Scanning Electron Microscope (SEM)
  • A beam of electrons moves back and forth across a cell’s surface.

  • Renders details of cell surface characteristics by reflection.

  • Cells and other structures are usually coated with a metal like gold.

Transmission Electron Microscope (TEM)
  • The electron beam is transmitted through the cell.

  • Provides details of a cell’s internal structures.

  • Electron microscopes are significantly more bulky and expensive than light microscopes.

Career Connection: Cytotechnologist

  • Cytotechnologists study cells through microscopic examinations and other laboratory tests.

  • They are trained to determine which cellular changes are within normal limits or are abnormal.
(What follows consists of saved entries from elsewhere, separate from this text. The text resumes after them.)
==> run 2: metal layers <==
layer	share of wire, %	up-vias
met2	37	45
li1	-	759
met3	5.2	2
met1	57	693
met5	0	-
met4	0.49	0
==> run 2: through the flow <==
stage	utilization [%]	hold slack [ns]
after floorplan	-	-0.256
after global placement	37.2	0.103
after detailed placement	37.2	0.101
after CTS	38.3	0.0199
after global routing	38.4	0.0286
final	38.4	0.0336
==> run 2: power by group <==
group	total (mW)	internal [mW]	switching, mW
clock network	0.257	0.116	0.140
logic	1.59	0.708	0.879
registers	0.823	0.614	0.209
### src/rtl/fetch_issue_unit_if.sv
// fetch_issue_unit_if
//   Bundles the instruction-memory port, the redirect port and the issue
//   handshake of the fetch/issue front end.
//   master : the fetch unit (drives im_rd/im_addr, issue_*, halted)
//   slave  : the surroundings (memory, control unit, redirect source)
//   Signals:
//     im_rd, im_addr          fetch request and word address
//     im_valid, im_rdata      in-order returned instruction word
//     redirect_valid/pc       one-cycle flush plus new PC
//     issue_valid/ready       head-of-queue handshake toward the control unit
//     opcode, instr, issue_pc head instruction, its opcode and fetch address
//     halted                  a HALT was issued and fetching has stopped
interface fetch_issue_unit_if #(
  parameter int PC_W = 8
);
  logic            im_rd;
  logic [PC_W-1:0] im_addr;
  logic            im_valid;
  logic [31:0]     im_rdata;
  logic            redirect_valid;
  logic [PC_W-1:0] redirect_pc;
  logic            issue_valid;
  logic            issue_ready;
  logic [5:0]      opcode;
  logic [31:0]     instr;
  logic [PC_W-1:0] issue_pc;
  logic            halted;

  modport master (
    output im_rd, im_addr,
    input  im_valid, im_rdata,
    input  redirect_valid, redirect_pc,
    output issue_valid,
    input  issue_ready,
    output opcode, instr, issue_pc, halted
  );

  modport slave (
    input  im_rd, im_addr,
    output im_valid, im_rdata,
    output redirect_valid, redirect_pc,
    input  issue_valid,
    output issue_ready,
    input  opcode, instr, issue_pc, halted
  );
endinterface
--- src/flat_wrapper.sv ---
// flat-port wrapper written by rule: the top's interface ports become plain ports
module reg_file_2r1w_sb_flat 
#(
  parameter int WIDTH   = 16,
  parameter int DEPTH   = 8,
  parameter int AW      = $clog2(DEPTH),
  parameter bit ZERO_R0 = 1'b0
)
  (clk, rst_n, bus_wr_en, bus_wr_addr, bus_wr_data, bus_rd_en_a, bus_rd_addr_a, bus_rd_en_b, bus_rd_addr_b, bus_rsv_en, bus_rsv_addr, bus_rd_data_a, bus_rd_data_b, bus_busy_a, bus_busy_b, bus_stall, bus_rsv_err);
  reg_file_2r1w_sb_if #(.WIDTH(WIDTH), .AW(AW)) bus_i ();
  input logic clk;
  input logic rst_n;
  input wire logic [$bits(bus_i.wr_en)-1:0] bus_wr_en;
  input wire logic [$bits(bus_i.wr_addr)-1:0] bus_wr_addr;
  input wire logic [$bits(bus_i.wr_data)-1:0] bus_wr_data;
  input wire logic [$bits(bus_i.rd_en_a)-1:0] bus_rd_en_a;
  input wire logic [$bits(bus_i.rd_addr_a)-1:0] bus_rd_addr_a;
  input wire logic [$bits(bus_i.rd_en_b)-1:0] bus_rd_en_b;
  input wire logic [$bits(bus_i.rd_addr_b)-1:0] bus_rd_addr_b;
  input wire logic [$bits(bus_i.rsv_en)-1:0] bus_rsv_en;
  input wire logic [$bits(bus_i.rsv_addr)-1:0] bus_rsv_addr;
  output wire logic [$bits(bus_i.rd_data_a)-1:0] bus_rd_data_a;
  output wire logic [$bits(bus_i.rd_data_b)-1:0] bus_rd_data_b;
  output wire logic [$bits(bus_i.busy_a)-1:0] bus_busy_a;
  output wire logic [$bits(bus_i.busy_b)-1:0] bus_busy_b;
  output wire logic [$bits(bus_i.stall)-1:0] bus_stall;
  output wire logic [$bits(bus_i.rsv_err)-1:0] bus_rsv_err;
  assign bus_i.wr_en = bus_wr_en;
  assign bus_i.wr_addr = bus_wr_addr;
  assign bus_i.wr_data = bus_wr_data;
  assign bus_i.rd_en_a = bus_rd_en_a;
  assign bus_i.rd_addr_a = bus_rd_addr_a;
  assign bus_i.rd_en_b = bus_rd_en_b;
  assign bus_i.rd_addr_b = bus_rd_addr_b;
  assign bus_i.rsv_en = bus_rsv_en;
  assign bus_i.rsv_addr = bus_rsv_addr;
  assign bus_rd_data_a = bus_i.rd_data_a;
  assign bus_rd_data_b = bus_i.rd_data_b;
  assign bus_busy_a = bus_i.busy_a;
  assign bus_busy_b = bus_i.busy_b;
  assign bus_stall = bus_i.stall;
  assign bus_rsv_err = bus_i.rsv_err;
  reg_file_2r1w_sb #(.WIDTH(WIDTH), .DEPTH(DEPTH), .AW(AW), .ZERO_R0(ZERO_R0)) u_core (.clk(clk), .rst_n(rst_n), .bus(bus_i));
endmodule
  • Specimens come from all organs.

  • They consult a pathologist (a medical doctor who can make a clinical diagnosis) when they notice abnormalities.
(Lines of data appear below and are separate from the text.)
[config.mk]
export PLATFORM = sky130hd
export DESIGN_NAME = wbaq_ctrl
export DESIGN_NICKNAME = d
export VERILOG_FILES = /design/src/rtl/wbaq_pkg.sv /design/src/rtl/wbaq_ptr.sv /design/src/rtl/wbaq_ctrl.sv
export SDC_FILE = /design/constraint.sdc
export NUM_CORES = 1
export LEC_CHECK = 0
export CAP_MARGIN = 15
export CORE_MARGIN = 2
export CORE_UTILIZATION = 51
export CTS_CLUSTER_SIZE = 16
export DETAILED_ROUTE_END_ITERATION = 6
export GPL_TIMING_DRIVEN = 0
export HOLD_SLACK_MARGIN = 0.08
export PLACE_DENSITY = 0.75
export SYNTH_ARGS = -nofsm -noshare
export SYNTH_HDL_FRONTEND = slang
export SYNTH_SLANG_ARGS = --single-unit
[constraint.sdc]
create_clock -name clk -period 8.7 [get_ports clk]
set_clock_uncertainty 0.15 [all_clocks]
set_input_delay 1.305 -clock clk [delete_from_list [all_inputs] [get_ports clk]]
set_output_delay 1.305 -clock clk [all_outputs]
set_load 0.01 [all_outputs]
[src/rtl/wbaq_pkg.sv]
// Shared types and constants for the writeback address queue (wbaq_ctrl).
package wbaq_pkg;

  localparam int WBAQ_DEPTH = 8;

  localparam int ADDR_W  = 32;
  localparam int DATA_W  = 64;
  localparam int SIZE_W  = 2;
  localparam int PTCID_W = 7;
  localparam int ENTRY_W = ADDR_W + DATA_W + SIZE_W + PTCID_W;

  typedef enum logic [1:0] {
    SZ_1B = 2'b00,
    SZ_2B = 2'b01,
    SZ_4B = 2'b10,
    SZ_8B = 2'b11
  } wbaq_size_e;

  typedef struct packed {
    logic [ADDR_W-1:0]  addr;
    logic [DATA_W-1:0]  data;
    logic [SIZE_W-1:0]  size;
    logic [PTCID_W-1:0] ptcid;
  } entry_t;

  // A load may only take data from a store of identical address and size.
  function automatic logic entry_match(input entry_t e,
                                       input logic [ADDR_W-1:0] addr,
                                       input logic [SIZE_W-1:0] size);
    return (e.addr == addr) && (e.size == size);
  endfunction

endpackage

[src/rtl/wbaq_ptr.sv]
// Wrapping queue pointer with increment enable and asynchronous clear.
module wbaq_ptr
  import wbaq_pkg::*;
#(
  parameter int DEPTH = WBAQ_DEPTH,
  parameter int PW    = $clog2(DEPTH)
) (
  input  logic          clk,
  input  logic          rst,
  input  logic          inc_i,
  output logic [PW-1:0] ptr_o
);

  logic [PW-1:0] ptr_q;
  logic [PW-1:0] ptr_d;

  // Next pointer: explicit wrap from DEPTH-1 back to slot 0.
  always_comb begin
    ptr_d = ptr_q;
    if (inc_i) begin
      ptr_d = (ptr_q == PW'(DEPTH - 1)) ? {PW{1'b0}} : (ptr_q + PW'(1));
    end else begin
      ptr_d = ptr_q;
    end
  end

  // Pointer register.
  always_ff @(posedge clk or posedge rst) begin
    if (rst) begin
      ptr_q <= {PW{1'b0}};
    end else begin
      ptr_q <= ptr_d;
    end
  end

  assign ptr_o = ptr_q;

endmodule

[src/rtl/wbaq_ctrl.sv]
// Writeback memory-write queue feeding the D-cache write port, with optional
// store-to-load forwarding enabled by the WBAQ_FWD_EN macro.
module wbaq_ctrl
  import wbaq_pkg::*;
#(
  parameter int DEPTH = WBAQ_DEPTH
) (
  input  logic                   clk,
  input  logic                   rst,
  input  logic                   enq_valid,
  input  logic [31:0]            enq_addr,
  input  logic [63:0]            enq_data,
  input  logic [1:0]             enq_size,
  input  logic [6:0]             enq_ptcid,
  output logic                   full,
  output logic                   empty,
  output logic [$clog2(DEPTH):0] count,
  output logic                   deq_valid,
  input  logic                   deq_ready,
  output logic [31:0]            deq_addr,
  output logic [63:0]            deq_data,
  output logic [1:0]             deq_size,
  output logic [6:0]             deq_ptcid,
  output logic                   ovf_err,
  input  logic [31:0]            fwd_addr,
  input  logic [1:0]             fwd_size,
  output logic                   fwd_hit,
  output logic [63:0]            fwd_data
);

  localparam int PW = $clog2(DEPTH);
  localparam int CW = PW + 1;

  logic [PW-1:0]    head_s;
  logic [PW-1:0]    tail_s;
  logic             do_enq_s;
  logic             do_deq_s;
  logic [DEPTH-1:0] enq_mask_s;
  logic [DEPTH-1:0] deq_mask_s;
  entry_t           enq_entry_s;
  entry_t           head_entry_s;

  logic [CW-1:0]    count_q, count_d;
  logic             full_q, full_d;
  logic             empty_q, empty_d;
  logic             ovf_q, ovf_d;
  logic [DEPTH-1:0] valid_q, valid_d;
  entry_t           mem_q [DEPTH];

  // Occupancy flags are registered, so a same-cycle dequeue never frees a full slot.
  assign do_enq_s = enq_valid & ~full_q;
  assign do_deq_s = ~empty_q & deq_ready;

  wbaq_ptr #(.DEPTH(DEPTH), .PW(PW)) u_head (
    .clk   (clk),
    .rst   (rst),
    .inc_i (do_deq_s),
    .ptr_o (head_s)
  );

  wbaq_ptr #(.DEPTH(DEPTH), .PW(PW)) u_tail (
    .clk   (clk),
    .rst   (rst),
    .inc_i (do_enq_s),
    .ptr_o (tail_s)
  );

  assign enq_entry_s = '{addr: enq_addr, data: enq_data, size: enq_size, ptcid: enq_ptcid};

  // Occupancy, flag and per-slot valid next-state.
  always_comb begin
    count_d = count_q;
    case ({do_enq_s, do_deq_s})
      2'b10:   count_d = count_q + CW'(1);
      2'b01:   count_d = count_q - CW'(1);
      default: count_d = count_q;
    endcase
    full_d     = (count_d == CW'(DEPTH));
    empty_d    = (count_d == CW'(0));
    ovf_d      = ovf_q | (enq_valid & full_q);
    enq_mask_s = do_enq_s ? (DEPTH'(1) << tail_s) : {DEPTH{1'b0}};
    deq_mask_s = do_deq_s ? (DEPTH'(1) << head_s) : {DEPTH{1'b0}};
    valid_d    = (valid_q | enq_mask_s) & ~deq_mask_s;
  end

  // Control state register.
  always_ff @(posedge clk or posedge rst) begin
    if (rst) begin
      count_q <= {CW{1'b0}};
      full_q  <= 1'b0;
      empty_q <= 1'b1;
      ovf_q   <= 1'b0;
      valid_q <= {DEPTH{1'b0}};
    end else begin
      count_q <= count_d;
      full_q  <= full_d;
      empty_q <= empty_d;
      ovf_q   <= ovf_d;
      valid_q <= valid_d;
    end
  end

  // Entry storage; stale payloads are harmless because every read is gated by valid.
  always_ff @(posedge clk) begin
    if (do_enq_s) begin
      mem_q[tail_s] <= enq_entry_s;
    end
  end

  assign head_entry_s = valid_q[head_s] ? mem_q[head_s] : '0;

  assign full      = full_q;
  assign empty     = empty_q;
  assign count     = count_q;
  assign ovf_err   = ovf_q;
  assign deq_valid = ~empty_q;
  assign deq_addr  = head_entry_s.addr;
  assign deq_data  = head_entry_s.data;
  assign deq_size  = head_entry_s.size;
  assign deq_ptcid = head_entry_s.ptcid;

`ifdef WBAQ_FWD_EN
  logic [PW-1:0] fwd_idx_s;
  logic          fwd_match_s;
  logic          fwd_hit_s;
  logic [63:0]   fwd_data_s;

  // Walk oldest to youngest so the last match seen wins.
  always_comb begin
    fwd_idx_s   = head_s;
    fwd_match_s = 1'b0;
    fwd_hit_s   = 1'b0;
    fwd_data_s  = 64'd0;
    for (int i = 0; i < DEPTH; i++) begin
      fwd_idx_s   = head_s + PW'(i);
      fwd_match_s = valid_q[fwd_idx_s] & entry_match(mem_q[fwd_idx_s], fwd_addr, fwd_size);
      fwd_hit_s   = fwd_hit_s | fwd_match_s;
      fwd_data_s  = fwd_match_s ? mem_q[fwd_idx_s].data : fwd_data_s;
    end
  end

  assign fwd_hit  = fwd_hit_s;
  assign fwd_data = fwd_data_s;
`else
  logic unused_fwd_s;

  assign unused_fwd_s = ^{fwd_addr, fwd_size};
  assign fwd_hit      = 1'b0;
  assign fwd_data     = 64'd0;
`endif

endmodule

======== After elaboration in Yosys (flattened, before gate mapping) ========
Memory sizes are Yosys's and may differ from the RTL's.
Index checks and enable logic that the tools add are counted.
storage, ports and cells
  register bits after elaboration ......... 21
  memory bits (writable) .................. 840
  input bits .............................. 143
  output and inout bits ................... 178
  memories ................................ 1
memories
  name   words  bits a word  rd ports  clocked after memory_dff  write ports  RTL line         text
  mem_q  8      105          1         0                         1            wbaq_ctrl.sv:48  entry_t mem_q [DEPTH];
operators by class
  add/sub/neg operators ................... 4
  $lt $le $gt $ge ......................... 1
  equality and inequality tests ........... 5
  shift-type cells ........................ 2
  muxes and demuxes ....................... 10
  bitwise logic cells ..................... 9
  reductions and logical operators ........ 1
operators with widths
  cell                                                number
  2-to-1 mux 105 bit                                  1
  2-to-1 mux 8 bit                                    2
  << shifter 1 x 3 -> 8 bit, first input constant     2
  AND 8 bit                                           1
  inverter 8 bit                                      1
  bitwise OR 8 bit                                    1
  one-hot mux 4 bit (2 select lines)                  1
  adder 3 x 1 -> 3 bit, second input constant         2
  == test 3 bit, second input constant                2
  2-to-1 mux 3 bit                                    2
  adder 4 x 1 -> 4 bit, second input constant         1
  == test 4 bit, second input constant                1
  logical NOT 4 bit                                   1
  < comparator 3 x 4 -> 1 bit, second input constant  1
  subtractor 4 x 1 -> 4 bit, second input constant    1
  AND 1 bit                                           3
  binary-select mux 1 bit (select 3 bit)              1
  2-to-1 mux 1 bit                                    3
  == test 2 x 1 -> 1 bit, second input constant       1
  == test 2 bit, second input constant                1
  inverter 1 bit                                      2
  bitwise OR 1 bit                                    1

======== Longest topological paths before layout ========
Gate-level depths: netlist of the first run.
  word-level depth ........................ 5
  gate-level depth with buffers ........... 11
  mapped depth without buffers ............ 10

======== Hierarchy ========
Synthesis of the first run repeated with hierarchy kept, for this count alone.
second synthesis, totals
  cell total of the unflattened synthesis .. 1632
  area, all modules ....................... 33532.2 µm²
modules (own cells, without submodules)
  module     instances  cells an instance  area each (µm²)  seq. area each (µm²)
  wbaq_ctrl  1          1608               33244.4          25600.8
  wbaq_ptr   2          12                 143.9            75.1

======== Least setup slack after synthesis of the first run ========
Ideal clock, no wire load.
  path kind ............................... input port to flip-flop
  start point ............................. in enq_valid
  end point ............................... mem mem_q[0][0] (netlist bit), enable pin
  setup time .............................. 697 ps
  data arrival time ....................... 9076 ps
  path slack .............................. -1223 ps
  stages on the path ...................... 4
  buffers on the path ..................... 1
  cell sequence ........................... nor2b_1 -> clkbuf_1 -> nand2_1 -> nor3_1
between the ends
  cells in the longest elaborated chain, start to end .. 3
ends and longest elaborated chain
  item                                    RTL line          text
  from (decl)                             wbaq_ctrl.sv:10   input logic enq_valid,
  AND 1 bit                               wbaq_ctrl.sv:51   assign do_enq_s = enq_valid & ~full_q;
  2-to-1 mux 1 bit                        wbaq_ctrl.sv:105  if (do_enq_s) begin
  2-to-1 mux 1 bit (not written as such)  wbaq_ctrl.sv:106  mem_q[tail_s] <= enq_entry_s;
  to (decl)                               wbaq_ctrl.sv:48
Every way passes these cells.

======== Worst setup path after layout of the first run ========
  start point ............................. reg u_head.ptr_q[1] (netlist: u_head.ptr_o[1])
  end point ............................... out deq_ptcid[6]
between the ends
  cells in the longest elaborated chain, start to end .. 3
ends and longest elaborated chain
  item                                    RTL line          text
  from (decl)                             wbaq_ptr.sv:14    logic [PW-1:0] ptr_q;
  from (signal assigned)                  wbaq_ptr.sv:30    ptr_q <= {PW{1'b0}};
  from (signal assigned)                  wbaq_ptr.sv:32    ptr_q <= ptr_d;
  binary-select mux 1 bit (select 3 bit)  wbaq_ctrl.sv:110  assign head_entry_s = valid_q[head_s] ? mem_q[head_s] : '0;
  2-to-1 mux 1 bit (not written as such)  wbaq_ctrl.sv:110
  2-to-1 mux 105 bit *                    wbaq_ctrl.sv:110
  to (decl)                               wbaq_ctrl.sv:23   output logic [6:0] deq_ptcid,
Mark *: on every way between the ends. The rest lies on a longest branch, timed or not. The select of a mux whose other input is x is not followed.

==> results by group, run 1 <==
Run status
  – Run status: completed

Final layout
  – Area of the multi-input gates: 6970 um2
  – Filler cells: 4400
  – Count of placed standard cells in the final layout, fillers left out: 2981
  – Leading cell type in the layout, fill and taps excluded: sky130_fd_sc_hd__edfxtp_1
  – FF/Latch Area: 25750 um2
  – Final Core Density: 0.6323
  – Area growth from synthesis to layout: 22.42%
  – Final net count: 2206
  – Commonest non-fill, non-tap cells in the layout: sky130_fd_sc_hd__edfxtp_1, sky130_fd_sc_hd__clkdlybuf4s50_1, sky130_fd_sc_hd__nand2_1
  – Layout cell share with drive strength beyond 1: 0.2360

Synth
  – Count of yosys warnings during synthesis: 0
  – Post-synthesis cell count: 1632
  – XOR/XNOR Fraction of Synth Area: 0.001050
  – Largest family of logic cells by synthesized area: multiplexers
  – Cell type with the highest aggregate area in the netlist: sky130_fd_sc_hd__edfxtp_1
  – Fraction of post-synthesis cell area in the top cell type by area: 0.7562
  – Synth top area cells: sky130_fd_sc_hd__edfxtp_1, sky130_fd_sc_hd__mux4_2, sky130_fd_sc_hd__nand2_1
  – Synthesized-area fraction occupied by and/or/nand/nor cells: 0.02843
  – Flops & latches, synth: 861
  – Synth Area in Compound Gates: 0.02074
  – Synth cell types: 31
  – Share of cell area taken by muxes after synthesis: 0.1441
  – Sequential share of the synthesized area: 0.7720
  – Area of the mapped netlist: about 33000 um2
  – Post-Synth Adder-Cell Area: 0.005251
  – Mean post-synth cell area: between 20 and 25 um2

STA
  – Hold Violations, Final: 0
  – Slew headroom: 0.2499
  – Unrepaired setup endpoints after global routing: false
  – Highest clock frequency the design can meet: just under 200 MHz
  – Slew at the pin closest to its max-slew limit: approximately 1.1 ns
  – Final critical path time including I/O delays and setup: slightly above 5 ns
  – Final cycle utilization of the critical path: 0.5807
  – Number of failing setup endpoints in the final timing report: 0
  – Max Slew Vio Count: 0
  – Worst Slack Setup Final: 3.648 ns

Placement
  – Number of cells after detailed placement: 2816
  – Buffers added on ports: roughly 220
  – HPWL after DPL: 46.54 mm
  – Worst slack at placement: approximately 4.0 ns
  – Final RePlAce weighted congestion: 0.7276

Setup path
  – Setup Crit Path Kind: register to output port
  – Startpoint Class: register
  – Cells along the critical path: buf_2 -> buf_2 -> buf_1 -> mux4_2 -> nand2_1 -> a21oi_1 -> clkdlybuf4s50_1
  – R2R depth: 6
  – Largest stage delay on the critical path: 0.64 ns
  – Largest delay share family, worst path: buffers and inverters
  – Critical path's most frequent cell: sky130_fd_sc_hd__buf_2
  – Crit-path max FO: 10
  – Cell with the biggest individual delay on the critical path: sky130_fd_sc_hd__buf_1
  – Type of destination of the critical path: output port
  – Launching point of the worst reg2reg path: full
  – Crit Reg-Reg Endpoint: mem_q[5][50]
  – Critical path arrival: roughly 3.6 ns
  – Buffers & Inverters on Critical Path: 4
  – Required time at the worst-slack endpoint: 7.24 ns
  – Register-to-Register Setup Slack: approximately 5.4 ns

Floorplan
  – Floorplan Core Area: roughly 65000 um2
  – Cell Rows: 93
  – Total die area: 67470 um2
  – Height of the chip: 259.7 um
  – IO Pins: 321
  – Starting Density: 0.5165
  – Die X-Extent: ~260 um

Route
  – Length of the first detailed-routing pass in iterations: 5
  – Routed wire per std cell: 24.73 um
  – DRC violation count after routing: 0
  – Via count of the routed design: 16860
  – Violation count after the first detailed-routing iteration: 1514
  – Via density: 5.654
  – Wirelength, routed: 73.71 mm
  – Antenna-violating nets left: 0

Clock network
  – CTS tree: built
  – Number of buffers created by CTS: 86
  – Clock latency on the worst-skew pair: 0.61 ns
  – Clock transition at the registers of the reported paths: 0.06 ns
  – Maximum level of the CTS H-tree: 3
  – Cell chosen for the clock root: sky130_fd_sc_hd__clkbuf_16
  – Maximum number of buffers from clock root to sink: 3
  – Resize count post-CTS: 0
  – Clk sinks: approximately 860
  – Post-CTS Setup Repair Bufs: 0
  – Number of hold-repair buffers added at the cts stage: 0

Run
  – Maxcap violations: 0

Global routing
  – First-pass GRT wire length: approximately 110 mm
  – Largest net degree at the start of global routing: 28
  – Total Routing Usage GR: 0.2229
  – Number of antenna violations at the first check in global routing: 12
  – Congestion Overflow GR: 0
  – Number of global-route vias before repair: 17700

Power and ir drop
  – Switching power as a share of total power: 0.3110
  – Combinational fraction of design power: 0.360
  – Internal portion of total power: 9.814 mW
  – Total design power: 14.24 mW
  – Switching power of the nets: around 4.4 mW
  – Cell area power density: 348.8 nW/um2
  – Leakage power total: 13.51 nW
  – Peak supply drop: 0.2574 mV
  – Clock network fraction of total power: 0.263
  – Sequential cell fraction of total power: 0.377

Min path
  – Hold WC Path Type: register to register
  – Hold Path Origin: ovf_err
  – Worst hold path cell count: 1
  – Endpoint of the worst hold-timing path: ovf_err
## power by group through the flow
stage	Sequential (mW)	Clock (mW)	Combinational, mW
2_1_floorplan	5.50	0	2.83
3_3_place_gp	5.61	0	4.89
3_5_place_dp	5.45	0	5.19
4_1_cts	5.37	3.81	5.23
5_1_grt	5.41	3.97	5.52
6_report	5.37	3.75	5.12
## worst max-delay path by stage
stage	start	end	slack, ns	depth (start not counted)
finish	u_head.ptr_o[1]	deq_ptcid[6]	3.65	7
global route	u_head.ptr_o[1]	deq_data[0]	3.47	7
CTS	u_head.ptr_o[2]	deq_addr[10]	3.58	6
detailed placement	enq_valid	mem_q[5][49]	3.97	7
global placement	enq_valid	mem_q[1][55]	-3.51	5
floorplan	enq_valid	mem_q[2][0]	1.60	4
## kinds of logic after synthesis
logic type,count (synthesis)
xor gates and xnor gates,4
muxes,214
buffers and inverters,161
and+or+nand+nor,243
adders and majority gates,14
other,1
DFF,861
AOI/OAI and AO/OA,134
## cell usage after synthesis
cell,count
sky130_fd_sc_hd__nor3b_1,2
sky130_fd_sc_hd__conb_1,1
sky130_fd_sc_hd__buf_4,83
sky130_fd_sc_hd__inv_2,1
sky130_fd_sc_hd__edfxtp_1,840
sky130_fd_sc_hd__nand2b_1,1
sky130_fd_sc_hd__buf_1,16
sky130_fd_sc_hd__a21boi_0,1
sky130_fd_sc_hd__ha_1,14
sky130_fd_sc_hd__a21oi_1,117
sky130_fd_sc_hd__mux2i_4,1
sky130_fd_sc_hd__dfstp_2,1
sky130_fd_sc_hd__nor2b_1,2
sky130_fd_sc_hd__o2111ai_1,1
sky130_fd_sc_hd__a31oi_1,7
sky130_fd_sc_hd__buf_2,22
sky130_fd_sc_hd__nor3_1,5
sky130_fd_sc_hd__clkbuf_1,28
sky130_fd_sc_hd__inv_1,11
sky130_fd_sc_hd__nand3b_1,2
sky130_fd_sc_hd__nand4_1,1
sky130_fd_sc_hd__o311ai_0,1
sky130_fd_sc_hd__o21ai_0,6
sky130_fd_sc_hd__xnor2_1,4
sky130_fd_sc_hd__or3_1,2
sky130_fd_sc_hd__mux4_2,212
sky130_fd_sc_hd__mux2_2,1
sky130_fd_sc_hd__nor2_1,10
sky130_fd_sc_hd__a21o_1,1
sky130_fd_sc_hd__dfrtp_1,20
sky130_fd_sc_hd__nand2_1,218
## per-stage QoR
step	cell area, um2	TNS (ns)	hold WS [ns]
after floorplan	33610	0	0.3359
after global placement	36890	-2699.15	0.2911
after detailed placement	37940	0	0.3253
after CTS	40820	0	0.3379
after global routing	40820	0	0.3557
final	40840	0	0.3288
## final cells by class
type,count,share of cell area
inverter,12,0.001103
antenna,7,0.0004290
multi-input combinational,674,0.1707
sequential,861,0.6306
clock buffer,105,0.05601
tap,855,0.02620
clock inverter,53,0.01440
timing repair buffer,265,0.07856
buffer,149,0.02200
## routing by layer
layer,GRT usage,vias up,routed length [um]
li1,-,7293,-
met1,0.2850,8694,27680
met2,0.3785,737,37670
met3,0.05595,120,6617
met4,0.06817,12,1666
met5,0,-,78
## flip-flops by register name, indices dropped and copies added (netlist names)
signal / flops
empty: 1
mem_q: 840
full: 1
u_tail.ptr_o: 3
valid_q: 8
count: 4
u_head.ptr_o: 3
ovf_err: 1
Note: power is estimated with default switching activity, not from simulation.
  • They play vital roles in saving people’s lives because when abnormalities are discovered early, a patient’s treatment can begin sooner, which usually increases the chances of successful treatment.

  • Pap smear: A doctor takes a small sample of cells from the uterine cervix of a patient and sends it to a medical lab where a cytotechnologist stains the cells and examines them for any changes that could indicate cervical cancer or a microbial infection.

Cell Theory

  • Antony van Leeuwenhoek (1600s):

    • Dutch shopkeeper with skill in crafting lenses.

    • Observed the movements of protists (single-celled organisms) and sperm, termed “animalcules”.

  • Robert Hooke (1665, Micrographia):

    • Coined the term “cell” (from the Latin cella, meaning “small room”) for the box-like structures he observed when viewing cork tissue through a lens.

  • Van Leeuwenhoek (1670s):

    • Discovered bacteria and protozoa.

  • Later advances enabled scientists to see different components inside cells.

  • Matthias Schleiden (botanist) and Theodor Schwann (zoologist) (late 1830s):

    • Studied tissues and proposed the unified cell theory.

    • All living things are composed of one or more cells.

    • The cell is the basic unit of life.

    • All new cells arise from existing cells.

    • These principles still stand today.